From an optimization exercise on the open Yosys and OpenROAD flow, aimed at small area and a short achievable clock period; shortcuts taken in it are not production practice.
Only simulation tests tie the RTL to the original design; equivalence was not proved.
Power figures rest on the tool's default switching activity, not on a simulated workload.

## flow/config.mk

```make
export PLATFORM = sky130hd
export DESIGN_NAME = idStage
export DESIGN_NICKNAME = idStage
export VERILOG_FILES = /design/flow/design.v
export SDC_FILE = /design/flow/constraint.sdc
export NUM_CORES = 4
export LEC_CHECK = 0
export CAP_MARGIN = 20
export CORE_MARGIN = 2
export CORE_UTILIZATION = 55
export CTS_CLUSTER_DIAMETER = 60
export CTS_CLUSTER_SIZE = 30
export SETUP_SLACK_MARGIN = 2.6
export SLEW_MARGIN = 20
export SYNTH_HIERARCHICAL = 1
```

## flow/constraint.sdc

```tcl
create_clock -name core_clock -period 6.0 [get_ports {clk}]
set_input_delay 1.2000 -clock core_clock [delete_from_list [all_inputs] [get_ports {clk}]]
set_output_delay 1.2000 -clock core_clock [all_outputs]
set_load 0.01 [all_outputs]
```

********

REQUIRED ACTION >> Write out the listing exactly, keeping every character.

YOUR RESPONSE >>
From an optimization exercise on the open Yosys and OpenROAD flow, aimed at small area and a short achievable clock period; shortcuts taken in it are not production practice.
Only simulation tests tie the RTL to the original design; equivalence was not proved.
Power figures rest on the tool's default switching activity, not on a simulated workload.

## flow/config.mk

```make
export PLATFORM = sky130hd
export DESIGN_NAME = idStage
export DESIGN_NICKNAME = idStage
export VERILOG_FILES = /design/flow/design.v
export SDC_FILE = /design/flow/constraint.sdc
export NUM_CORES = 4
export LEC_CHECK = 0
export CAP_MARGIN = 20
export CORE_MARGIN = 2
export CORE_UTILIZATION = 55
export CTS_CLUSTER_DIAMETER = 60
export CTS_CLUSTER_SIZE = 30
export SETUP_SLACK_MARGIN = 2.6
export SLEW_MARGIN = 20
export SYNTH_HIERARCHICAL = 1
```

## flow/constraint.sdc

```tcl
create_clock -name core_clock -period 6.0 [get_ports {clk}]
set_input_delay 1.2000 -clock core_clock [delete_from_list [all_inputs] [get_ports {clk}]]
set_output_delay 1.2000 -clock core_clock [all_outputs]
set_load 0.01 [all_outputs]
```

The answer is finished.